Practical Implementation of Data Integration with Flink on Kubernetes at Li Auto

This article presents Li Auto's practical experience of implementing data integration using Flink on Kubernetes (Flink on K8s).

It first outlines the evolution of Li Auto's data integration across four stages: (1) July 2020 – offline data exchange built with DataX; (2) July 2021 – real‑time processing platform based on Flink; (3) September 2022 – first integration pipeline (Kafka → Hive); (4) April 2023 – unified batch‑and‑stream capabilities.

Early fragmentation caused multiple heterogeneous data products, leading to pain points such as missing product capabilities, multiple development languages (Flink, Spark, DataX, etc.), difficulty sharing resources between batch and stream, and low resource utilization.

From these pain points three core requirements were derived: a unified platform that abstracts heterogeneous sources, a single compute engine that handles both batch and stream, and separation of compute and storage for elastic scaling.

To satisfy the requirements, Li Auto chose Flink as the unified compute engine and deployed it in a cloud‑native manner on Kubernetes. The architecture consists of a storage layer (JuiceFS + BOS) and a compute layer (Flink Operator‑based images). The operator provides a CRD, lifecycle management, history service, and standard APIs for users.

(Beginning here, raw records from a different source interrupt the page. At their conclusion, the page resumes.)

$ cat src/sv/jetc_pkg.sv
// Shared types, constants and helpers of the Julia escape-time colorizer.
`timescale 1ns / 1ps
package jetc_pkg;

  localparam int WORD_W  = 32;
  localparam int ITER_W  = 12;
  localparam int PIX_W   = 12;
  localparam int COLOR_W = 24;
  localparam int CFG_IDX_W = 3;

  // Configuration register indexes
  typedef enum logic [CFG_IDX_W-1:0] {
    REG_MAX_ITER = 3'd0,
    REG_C_REAL   = 3'd1,
    REG_C_IMAG   = 3'd2,
    REG_ORIGIN_X = 3'd3,
    REG_ORIGIN_Y = 3'd4,
    REG_STEP_X   = 3'd5,
    REG_STEP_Y   = 3'd6
  } reg_idx_t;

  typedef struct packed {
    logic        [ITER_W-1:0] max_iterations;
    logic signed [WORD_W-1:0] c_real;
    logic signed [WORD_W-1:0] c_imag;
    logic signed [WORD_W-1:0] origin_x;
    logic signed [WORD_W-1:0] origin_y;
    logic signed [WORD_W-1:0] step_x;
    logic signed [WORD_W-1:0] step_y;
  } cfg_t;

  // Start point handed from the front end to the iteration engine
  typedef struct packed {
    logic signed [WORD_W-1:0] re;
    logic signed [WORD_W-1:0] im;
  } point_t;

  localparam cfg_t CFG_RESET = '{
    max_iterations: 12'd300,
    c_real:         -32'sd187904819,
    c_imag:         32'sd72517838,
    origin_x:       -32'sd402653184,
    origin_y:       -32'sd268435456,
    step_x:         32'sd1258291,
    step_y:         32'sd1118481
  };

  // Saturation bounds of a 32-bit word, in the wide intermediate format
  localparam int SAT_W = 66;
  localparam logic signed [SAT_W-1:0] SAT_HI = 66'sh0_7FFF_FFFF;
  localparam logic signed [SAT_W-1:0] SAT_LO = -66'sh0_8000_0000;
  localparam logic signed [WORD_W-1:0] WORD_MAX = 32'sh7FFF_FFFF;
  localparam logic signed [WORD_W-1:0] WORD_MIN = 32'sh8000_0000;

  // Hue wheel: count mod 360 by reciprocal multiply, 60-degree sectors
  localparam int HUE_W = 9;
  localparam logic [ITER_W-1:0] HUE_MOD   = 12'd360;
  localparam logic [ITER_W-1:0] HUE_RECIP = 12'd2913;
  localparam int HUE_SHIFT = 20;
  localparam int HUE_QUOT_W = 4;
  localparam logic [HUE_W-1:0] HUE_SECTOR = 9'd60;
  localparam logic [7:0] CHAN_MAX = 8'hFF;

  // Clamp a wide signed value to the 32-bit word range
  function automatic logic signed [WORD_W-1:0] sat_word(input logic signed [SAT_W-1:0] v);
    logic signed [WORD_W-1:0] r;
    if (v > SAT_HI) begin
      r = WORD_MAX;
    end else if (v < SAT_LO) begin
      r = WORD_MIN;
    end else begin
      r = v[WORD_W-1:0];
    end
    return r;
  endfunction

endpackage

$ cat src/sv/jetc_if.sv
// Valid/ready channel interfaces for pixel coordinates and colored results.
`timescale 1ns / 1ps
interface jetc_pix_if;
  logic                       valid;
  logic                       ready;
  logic [jetc_pkg::PIX_W-1:0] pixel_x;
  logic [jetc_pkg::PIX_W-1:0] pixel_y;
  modport source (output valid, pixel_x, pixel_y, input ready);
  modport sink   (input valid, pixel_x, pixel_y, output ready);
endinterface


$ cat src/sv/jetc_front.sv
// Front end: accepts a pixel and maps it to its start point in the plane.
`timescale 1ns / 1ps
module jetc_front #(
  parameter int COORD_BITS = 12
) (
  input  logic             clk,
  input  logic             rst,
  input  jetc_pkg::cfg_t   cfg,
  jetc_pix_if.sink         pix,
  output logic             push_valid,
  input  logic             push_ready,
  output jetc_pkg::point_t push_data
);
  import jetc_pkg::*;

  localparam int PW = COORD_BITS + WORD_W + 1;

  typedef enum logic [2:0] {
    F_IDLE = 3'b001,
    F_MUL  = 3'b010,
    F_PUSH = 3'b100
  } fstate_t;

  fstate_t state, state_next;
  logic [COORD_BITS-1:0] px, py;
  logic signed [PW-1:0]  prod_x, prod_y;
  logic signed [PW:0]    sum_x, sum_y;

  // Next state
  always_comb begin
    state_next = state;
    unique case (state)
      F_IDLE:  if (pix.valid) state_next = F_MUL;
      F_MUL:   state_next = F_PUSH;
      F_PUSH:  if (push_ready) state_next = F_IDLE;
      default: state_next = F_IDLE;
    endcase
  end

  always_ff @(posedge clk) begin
    if (rst) begin
      state <= F_IDLE;
    end else begin
      state <= state_next;
    end
  end

  // Latch the used coordinate bits, then form the scaled offsets
  always_ff @(posedge clk) begin
    if (state == F_IDLE && pix.valid) begin
      px <= COORD_BITS'({{COORD_BITS{1'b0}}, pix.pixel_x});
      py <= COORD_BITS'({{COORD_BITS{1'b0}}, pix.pixel_y});
    end
    if (state == F_MUL) begin
      prod_x <= $signed({1'b0, px}) * cfg.step_x;
      prod_y <= $signed({1'b0, py}) * cfg.step_y;
    end
  end

  // Add the origin and clamp
  always_comb begin
    sum_x = (PW+1)'(prod_x) + (PW+1)'(cfg.origin_x);
    sum_y = (PW+1)'(prod_y) + (PW+1)'(cfg.origin_y);
    push_data.re = sat_word(SAT_W'(sum_x));
    push_data.im = sat_word(SAT_W'(sum_y));
  end

  assign pix.ready  = (state == F_IDLE);
  assign push_valid = (state == F_PUSH);

`ifndef SYNTHESIS
  a_push_holds: assert property (@(posedge clk) disable iff (rst)
    (state == F_PUSH && !push_ready) |=> (state == F_PUSH && !pix.ready))
    else $error("front dropped a start point while the queue was full");
`endif

endmodule

$ cat src/flat_wrapper.sv
// flat-port wrapper written by rule: the top's interface ports become plain ports
module jetc_front_flat import jetc_pkg::*;
#(
  parameter int COORD_BITS = 12
)
  (clk, rst, cfg, push_valid, push_ready, push_data, pix_valid, pix_pixel_x, pix_pixel_y, pix_ready);
  jetc_pix_if pix_i ();
  input  logic clk;
  input  logic rst;
  input  jetc_pkg::cfg_t cfg;
  output logic push_valid;
  input  logic push_ready;
  output jetc_pkg::point_t push_data;
  input wire logic [$bits(pix_i.valid)-1:0] pix_valid;
  input wire logic [$bits(pix_i.pixel_x)-1:0] pix_pixel_x;
  input wire logic [$bits(pix_i.pixel_y)-1:0] pix_pixel_y;
  output wire logic [$bits(pix_i.ready)-1:0] pix_ready;
  assign pix_i.valid = pix_valid;
  assign pix_i.pixel_x = pix_pixel_x;
  assign pix_i.pixel_y = pix_pixel_y;
  assign pix_ready = pix_i.ready;
  jetc_front #(.COORD_BITS(COORD_BITS)) u_core (.clk(clk), .rst(rst), .cfg(cfg), .pix(pix_i), .push_valid(push_valid), .push_ready(push_ready), .push_data(push_data));
endmodule
$ cat config.mk
export PLATFORM = sky130hd
export DESIGN_NAME = jetc_front_flat
export DESIGN_NICKNAME = d
export VERILOG_FILES = /design/src/sv/jetc_pkg.sv /design/src/sv/jetc_if.sv /design/src/sv/jetc_front.sv /design/src/flat_wrapper.sv
export SDC_FILE = /design/constraint.sdc
export NUM_CORES = 2
export LEC_CHECK = 0
export BUFFER_PORTS_ARGS = -buffer_cell sky130_fd_sc_hd__buf_2
export CAP_MARGIN = 20
export CELL_PAD_IN_SITES_DETAIL_PLACEMENT = 0
export CELL_PAD_IN_SITES_GLOBAL_PLACEMENT = 2
export CORE_UTILIZATION = 40
export CTS_BUF_LIST = sky130_fd_sc_hd__clkbuf_16
export DETAILED_ROUTE_END_ITERATION = 7
export PLACE_DENSITY_LB_ADDON = 0.1
export REMOVE_ABC_BUFFERS = 1
export SLEW_MARGIN = 20
export SYNTH_ARGS = -nofsm -noshare
export SYNTH_HDL_FRONTEND = slang
export SYNTH_SLANG_ARGS = --single-unit
$ cat constraint.sdc
create_clock -name clk -period 7.62 [get_ports clk]
set_clock_uncertainty 0.05 [all_clocks]
set_input_delay 0.381 -clock clk [delete_from_list [all_inputs] [get_ports clk]]
set_output_delay 0.381 -clock clk [all_outputs]
set_load 0.02 [all_outputs]
---- Yosys cells after proc, flatten, opt, wreduce, memory -nomap -nowiden ----
Index checks and enable logic that the tools add are counted.
cells by class
  add/sub/neg operators ................... 2
  multipliers ............................. 2
  div/mod/pow operators ................... 0
  $lt $le $gt $ge ......................... 4
  equality and inequality tests ........... 5
  shift operators ......................... 0
  multiplexer cells ....................... 7
  bitwise logic cells ..................... 0
  reduce and logical (&&, ||, !) cells .... 2
operators with widths
  operator                                                         number
  two-way mux 32 bit                                               4
  adder 45 x 32 -> 46 bit                                          2
  greater-than comparator 46 x 32 -> 1 bit, second input constant  2
  < comparator 46 x 32 -> 1 bit, second input constant             2
  multiplier 13 x 32 -> 45 bit                                     2
  case mux 3 bit (3 select lines)                                  1
  two-way mux 3 bit                                                2
  equality test 3 x 1 -> 1 bit, second input constant              1
  equality test 3 x 2 -> 1 bit, second input constant              1
  equality test 3 bit, second input constant                       1
  inequality test 2 x 1 -> 1 bit, second input constant            1
  inequality test 2 bit, second input constant                     1
  AND reduction 2 bit                                              1
  logical AND 1 bit                                                1
word-level totals
  flip-flop bits (word level) ............. 117
  bits in latches ......................... 0
  RAM bits ................................ 0
  bits in read-only memories .............. 0
  input bits .............................. 232
  output and inout port bits .............. 66
  logic and storage cells ................. 27
  memories ................................ 0

---- Logic depth before layout (Yosys ltp) ----
  depth after elaboration ................. 4
  depth in mapped cells ................... 24
  mapped depth without buffers ............ 23

---- Least setup slack after synthesis ----
OpenSTA, ideal clock, no wires.
  kind .................................... register to register
  start ................................... register u_core.px[1]
  end ..................................... register u_core.prod_x[44], data pin
  library setup time ...................... 264 ps
  arrival time ............................ 5,905 ps
  data required time ...................... 7,306 ps
  path slack .............................. 1,401 ps
  cell stages (with the launch flop) ...... 24
  path buffers ............................ 1
  clock period less this slack ............ 6,219 ps
  cells stage by stage .................... edfxtp_1 > clkbuf_1 > and2_1 > fa_1 > inv_1 > fa_1 > inv_1 > fa_1 > fa_1 > inv_1 > fa_1 > inv_1 > ha_1 > a21o_1 > a21o_1 > a31o_2 > o31a_1 > a22o_1 > o41a_1 > a41o_1 > a211oi_2 > o31ai_1 > o41ai_2 > xnor2_1
on the way
  cells in the longest elaborated chain, start to end .. 1
RTL lines
  element                       RTL line          source
  start, declared               jetc_front.sv:25  logic [COORD_BITS-1:0] px, py;
  start signal, assigned        jetc_front.sv:51  px <= COORD_BITS'({{COORD_BITS{1'b0}}, pix.pixel_x});
  multiplier 13 x 32 -> 45 bit  jetc_front.sv:55  prod_x <= $signed({1'b0, px}) * cfg.step_x;
  end signal, assigned          jetc_front.sv:55
  end, declared                 jetc_front.sv:26  logic signed [PW-1:0] prod_x, prod_y;
Every way passes these cells.
A chain may end at the register's enable or synchronous reset.

---- Worst setup path in the final report ----
  start ................................... register u_core.py[1]
  end ..................................... register u_core.prod_y[44], data pin
on the way
  cells in the longest elaborated chain, start to end .. 1
RTL lines
  element                       RTL line          source
  start, declared               jetc_front.sv:25
  start signal, assigned        jetc_front.sv:52  py <= COORD_BITS'({{COORD_BITS{1'b0}}, pix.pixel_y});
  multiplier 13 x 32 -> 45 bit  jetc_front.sv:56  prod_y <= $signed({1'b0, py}) * cfg.step_y;
  end signal, assigned          jetc_front.sv:56
  end, declared                 jetc_front.sv:26
Every way passes these cells.

==> metrics.md <==
| Metric | Value |
|---|---|
| Row count | `110` |
| FF/Latch Area | `3480 sq um` |
| Post-route cell area | `39400 sq um` |
| Antenna Nets Post-Route | `0` |
| Reg clk slew, reported paths | `0.07 ns` |
| Max Freq | `0.142 GHz` |
| Most used cell, CP | `fa_1` |
| Via Count | `27.7k` |
| CP max FO | `12` |
| Clock Sinks | `117` |
| Hold_ws | `0.0952 ns` |
| Critical Path AT | `7.26 ns` |
| Syn Inst Count | `4133` |
| Die area | `92300 sq um` |
| Post-DP HPWL | `82600 um` |
| R2R Path Start | `u_core.py[1]` |
| Port buffer count | `221` |
| Pin count of the biggest net entering global routing | `47` |
| Worst Setup Start Kind | `flip-flop` |
| Slew margin rel. | `28.6%` |
| # H-tree levels | `4` |
| CP Cell Sequence | `buf_4 -> and2_1 -> fa_1 -> inv_1 -> fa_1 -> inv_1 -> fa_1 -> fa_1 -> inv_1 -> fa_1 -> inv_1 -> ha_1 -> a21o_1 -> a21o_1 -> a21oi_1 -> and4b_1 -> a31oi_1 -> o211a_1 -> a41oi_1 -> o311ai_1 -> o21ai_0 -> nor3_1 -> and4b_1` |
| Yosys reg bits | `117` |
| Clk buf depth | `2` |
| Final Core Density | `43.7%` |
| Nets | `5472` |
| Synth Warn # | `0` |
| CP Buf/Inv Count | `5` |
| Vias in the first global route | `29.3k` |
| Setup TNS Final | `0 ns` |
| Reg2Reg Depth | `23` |
| Most common cell after layout, fill and taps aside | `inv_1` |
| Min Tclk post-route | `7.06 ns` |
| Avg Inst Size Synth | `8.81 sq um` |
| Placer Congestion | `0.828` |
| Slew Limit Fails | `0` |
| Post-DP Area | `38600 sq um` |
| Fraction of registers with async set/reset | `0%` |
| Reg2Reg Setup Slack | `0.56 ns` |
| Multi-input gate area | `28800 sq um` |
| # Max-Cap Violations | `0` |
| Hold path depth | `1` |
| Syn-to-layout area delta | `8.23%` |
| Drt initial violations | `1473` |
| First-pass GRT wire length | `161000 um` |
| Drt first pass iters | `5` |
| Total grt overflow | `0` |
| Root buf cell | `clkbuf_16` |
| Hold WC Path Type | `input port to flip-flop` |
| Die X-Extent | `304 um` |
| Worst r2r dst | `u_core.prod_y[44]` |
| Starting density of the core | `40.4%` |
| Global Route Usage Sum | `22.3%` |
| Synth cell types | `105` |
| DR vias/cell | `5.07` |
| Final wirelength | `98600 um` |
| Fill cells | `9168` |
| Worst vdd ir | `354 uV` |
| Number of enable flip-flop cells after synthesis | `114` |
| # DRC | `0` |
| Worst EP required | `7.82 ns` |
| Part of the cycle the worst path needs | `92.7%` |
| CTS buffer count | `17` |
| Most used DFF post-synth | `edfxtp_1` |
| RSZ-0062 raised after global routing | `no` |
| CORE AREA | `90100 sq um` |
| Slowest CP cell | `edfxtp_1` |
| Ports | `298` |
| Setup Viol. Count Final | `0` |
| DR WL/cell | `18.0 um` |
| Min-Delay Endpoint | `u_core.py[1]` |
| Layout cells sized above 1 | `8.86%` |
| Largest delay contributor family on the critical path | `adder cells` |
| Worst Hold Launch | `pix_pixel_y[1]` |
| Leakage power | `19.7 nW` |
| Pwr Density | `488 nW/um^2` |
| Critical Path Max Stage Delay | `0.68 ns` |
| Skew-Pair Late Insertion Delay | `0.49 ns` |
| Initial antenna violation count | `5` |
| Final hold violations | `0` |
| Type of element capturing the critical path | `flip-flop` |
| Post-synthesis instance area | `36400 sq um` |
| Sequential area share after synthesis | `9.57%` |
| Setup CP Type | `flip-flop to flip-flop` |
| Die height | `304 um` |
| Status | `completed` |
| Tightest Pin Transition | `1.07 ns` |
| CTS tree | `done` |
| Most frequent cells in the layout | `inv_1, fa_1, nand2_1` |
## cell type report
type	instances	area share, %
inverters	909	8.66
well taps	1176	3.73
clock inverters	15	0.197
clock buffers	17	1.08
repair buffers	294	4.53
multi-input cells	2935	73.0
flip-flops and latches	117	8.84
diodes	2	0.0127
## metal layers
metal	up-vias	share of wire [%]	GRT usage [%]
li1	13132	-	-
met1	14034	47	30.8
met2	469	47	36.8
met3	83	3.9	2.89
met4	2	2.3	5.55
met5	-	0.017	0
## where the power goes
part | switching, W | total, W | internal [W]
Clock | 0.000335 | 0.000736 | 0.000401
Combinational | 0.00958 | 0.0168 | 0.00719
Sequential | 0.0000718 | 0.00174 | 0.00167
## worst max-delay path by stage
stage / from / end / slack (ns) / cells after the start
after floorplan: u_core.px[7] / u_core.prod_x[43] / 1.31 / 21
after global placement: u_core.py[1] / u_core.prod_y[44] / 0.57 / 22
after detailed placement: u_core.py[1] / u_core.prod_y[44] / 0.52 / 23
after CTS: u_core.py[1] / u_core.prod_y[44] / 0.53 / 23
after global routing: u_core.py[1] / u_core.prod_y[44] / 0.19 / 23
final: u_core.py[1] / u_core.prod_y[44] / 0.56 / 23
## cells in the mapped netlist, drive strengths merged, types with 6 or more instances
cell type  number  share of area, %
a21oi         154               2.2
nand3b          6              0.12
nand2b         24              0.41
o211ai         18              0.37
a21o          133               2.9
nand4          25              0.47
o22ai          32              0.55
nand3          24              0.33
nor2b          12              0.21
o31ai          10              0.24
o21a           26              0.54
edfxtp        114               9.4
o21ai          86               1.2
buf            18              0.45
ha            288               9.9
a211o           9              0.22
a211oi         20              0.45
nor3           39              0.56
xnor2         105               2.5
clkbuf        153               1.6
nor4           12              0.31
xor2           43               1.0
mux2i           6              0.16
and2          357               6.1
or2             9              0.15
a31oi          17              0.31
o21bai         24              0.51
a31o            6              0.14
or3            12              0.21
and3           23              0.42
o2111ai         6              0.14
nand2         523               5.4
fa            678                37
nor2          118               1.2
inv           909               9.4
## registers in the layout, summed over array words and instances (netlist names)
signal	count
u_core.state	3
u_core.px	12
u_core.prod_x	45
u_core.prod_y	45
u_core.py	12
## per-stage QoR
stage          power (W)  std cells  setup WS (ns)
6_report          0.0192       5465          0.555
5_1_grt           0.0218       5463          0.187
4_1_cts           0.0196       5462          0.532
3_5_place_dp      0.0187       5406          0.519
3_3_place_gp      0.0187       5406          0.572
2_1_floorplan     0.0147       3961           1.31
## what timing repair did
action	4_1_cts	5_1_grt
gates resized for setup	0	0
endpoints found under the hold margin	25	0
hold buffers	24	0
setup buffers	0	0
## logic make-up after synthesis
family                   count (synthesis)  synth area share [%]
AO/OA/AOI/OAI                          607                  11.5
XOR/XNOR                               148                  3.56
buffers and inverters                 1081                  11.5
AND/OR/NAND/NOR                       1207                  16.5
multiplexers                             7                 0.196
flip-flops                             117                  9.57
adder cells (fa/ha/maj)                966                  47.2
No activity file was read; power rests on OpenSTA's default activity.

The design model defines source and sink plugins; users only need to declare a source, transformation logic, and a sink to create a data‑flow. Example pipelines include Kafka → Hive, Oracle → Kafka, and adding new connectors such as MySQL.

Typical scenarios cover offline integration (full and incremental sync via scheduling) and real‑time pipelines (CDC from Oracle to Kafka, automatic parallelism tuning, and checkpointing). The platform also handles Hive partitioning and automatic Kafka partition scaling.

For cloud‑native deployment, Flink Operator is used for task management, providing declarative YAML submission, ingress‑exposed Web UI, full lifecycle control, checkpointing, and automatic restart. Monitoring and alerting are integrated via Prometheus, and shared storage is realized with JuiceFS mounted on each pod.

Future plans include expanding supported data sources, improving elastic scaling, enhancing massive‑data transfer performance, and adding predicate push‑down for Flink batch jobs.